The Information Security Analyst is a member of the Compliance and Risk Management team, working closely with the Information Security Officer and IT Security department. Performs monitoring of key system access changes to ensure compliance with policy and best practices as well as monitoring of reported suspicious e-mails for potential phishing. Manages the Bank's social engineering and phishing testing and provides associated security training. Assists with information security risk assessments. This role requires a knowledge of information security best practices to advise on and assist with the Bank's compliance with security and privacy requirements.
Essential Duties & Responsibilities
Perform monitoring of key system access changes and advise IT personnel and business management on access policies and best practices.
Monitor, research, and respond to employee and consumer reported suspicious e-mails, and assist with phishing email escalation and handling.
Plan and perform Bank social engineering and phishing exercises, coordinating with third-party provider as needed.
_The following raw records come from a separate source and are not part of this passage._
[src/rtl/mc_ctrl_hs_if.sv]
// Control bundle between the instruction register/PSR, the memory port and
// the datapath control inputs of the multicycle controller.
// The controller uses the slave modport; the environment uses master.
interface mc_ctrl_hs_if;
   // Instruction, status and handshake inputs to the controller
   logic [3:0] op;
   logic [3:0] op_ext;
   logic [3:0] branch_cond;
   logic [4:0] psr;
   logic       mem_ack;
   logic       halt_req;

   // Datapath control outputs of the controller
   logic [1:0] wd_s;
   logic [1:0] alua_s;
   logic [1:0] alub_s;
   logic       pc_s;
   logic       pc_en;
   logic       reg_wr_en;
   logic       instr_en;
   logic       alu_out_en;
   logic       mem_reg_en;
   logic       mem_wr;
   logic       mem_s;
   logic       mem_req;
   logic       se_sign;
   logic       psr_en;
   logic       retire;
   logic       halted;
   logic       fault;

   modport master (
      output op, op_ext, branch_cond, psr, mem_ack, halt_req,
      input  wd_s, alua_s, alub_s, pc_s, pc_en, reg_wr_en, instr_en,
             alu_out_en, mem_reg_en, mem_wr, mem_s, mem_req, se_sign,
             psr_en, retire, halted, fault
   );

   modport slave (
      input  op, op_ext, branch_cond, psr, mem_ack, halt_req,
      output wd_s, alua_s, alub_s, pc_s, pc_en, reg_wr_en, instr_en,
             alu_out_en, mem_reg_en, mem_wr, mem_s, mem_req, se_sign,
             psr_en, retire, halted, fault
   );
endinterface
Report exercise results to management. Provide related security awareness and training to employees.
Assist with information security risk assessments, such as GLBA-required information security assessments and eBanking risk assessment. As needed, work directly with IT and business management to assess and advise on information security risks.
Perform other duties as assigned.
Participate in proactive team efforts to achieve departmental and company goals.
Must comply with current applicable laws, regulations and bank policies and procedures. Comply with all safety policies, practices and procedures. Report all unsafe activities to supervisor and/or Human Resources.
Experience
At least two years of related experience.
Education/Certifications/Licenses
A high school degree or equivalent required, and additional industry certification related to information security or cybersecurity required (e.g., CISM, CISA, CISSP, Security+, etc.)
Skills
Working knowledge of information security and cybersecurity best practices.
Excellent analytical and organizational skills.
Ability to perform basic to intermediate math skills including computer spreadsheets and databases. Must be familiar with Microsoft Office and similar applications for compilation and presentation of daily tasks. Microsoft Excel experience required, with advanced Excel experience preferred.
A significant level of trust and diplomacy is required to be an effective subject matter expert in the position. In-depth dialogues, conversations and explanations with employees, direct and indirect reports, and with outside vendors of a sensitive and/or highly confidential nature is a normal part of the daily activities. Communications can involve motivating, influencing, educating and/or advising management and employees matters on significance related to information security.
CapFed® is an equal opportunity employer. We celebrate diversity and are committed to creating an inclusive environment for all employees.